Any of the following would specify an approximately 1 GiB heap on a 128-GiB compute node, for example:

export CHPL_RT_MAX_HEAP_SIZE=1073741824
export CHPL_RT_MAX_HEAP_SIZE=1048576k
export CHPL_RT_MAX_HEAP_SIZE=1024m
export CHPL_RT_MAX_HEAP_SIZE=1g
export CHPL_RT_MAX_HEAP_SIZE=1% # 1.28 GiB, really

Note that the resulting heap size may get rounded up to match the page alignment. How much this will add, if any, depends on the hugepage size in any craype-hugepages module you have loaded at the time you execute the program. It may also be reduced, if some resource limitation prevents making the heap as large as requested.

ugni Communication Layer Registered Memory Regions

The ugni communication layer maintains information about every memory region it registers with Aries NIC. Roughly speaking there are a few memory regions for each tasking layer thread, plus one for each array larger than 2 hugepages allocated and registered separately from the heap.
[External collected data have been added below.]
--- config.mk ---
export PLATFORM = sky130hd
export DESIGN_NAME = mmio_bus_ctrl
export DESIGN_NICKNAME = d
export VERILOG_FILES = /design/src/rtl/mmio_bus_ctrl.sv
export SDC_FILE = /design/constraint.sdc
export NUM_CORES = 1
export LEC_CHECK = 0
export ABC_AREA = 1
export BUFFER_PORTS_ARGS = -buffer_cell sky130_fd_sc_hd__buf_2
export CAP_MARGIN = 30
export CELL_PAD_IN_SITES_DETAIL_PLACEMENT = 0
export CELL_PAD_IN_SITES_GLOBAL_PLACEMENT = 2
export CORE_ASPECT_RATIO = 1.2
export CORE_MARGIN = 2
export CORE_UTILIZATION = 35
export DETAILED_ROUTE_END_ITERATION = 10
export HOLD_SLACK_MARGIN = 0.06
export PLACE_DENSITY = 0.95
export SKIP_LAST_GASP = 1
export SLEW_MARGIN = 20
export SYNTH_ARGS = -nofsm -noshare
export SYNTH_HDL_FRONTEND = slang
export SYNTH_SLANG_ARGS = --single-unit
export TNS_END_PERCENT = 10
--- constraint.sdc ---
create_clock -name clk -period 4.3 [get_ports clk]
set_clock_uncertainty 0.1 [all_clocks]
set_input_delay 0.86 -clock clk [delete_from_list [all_inputs] [get_ports clk]]
set_output_delay 0.86 -clock clk [all_outputs]
set_load 0.005 [all_outputs]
By default the comm layer can handle up to 16k (2**14) total memory regions, which is plenty under normal circumstances. In the event a program needs more than this, a message like the following will be printed:

warning: no more registered memory region table entries (max is 16384).
         Change using CHPL_RT_COMM_UGNI_MAX_MEM_REGIONS.

To provide for more registered regions, set the CHPL_RT_COMM_UGNI_MAX_MEM_REGIONS environment variable to a number indicating how many you want to allow. For example:

export CHPL_RT_COMM_UGNI_MAX_MEM_REGIONS=30000

Note that there are certain comm layer overheads that are proportional to the number of registered memory regions, so allowing a very high number of them may lead to reduced performance.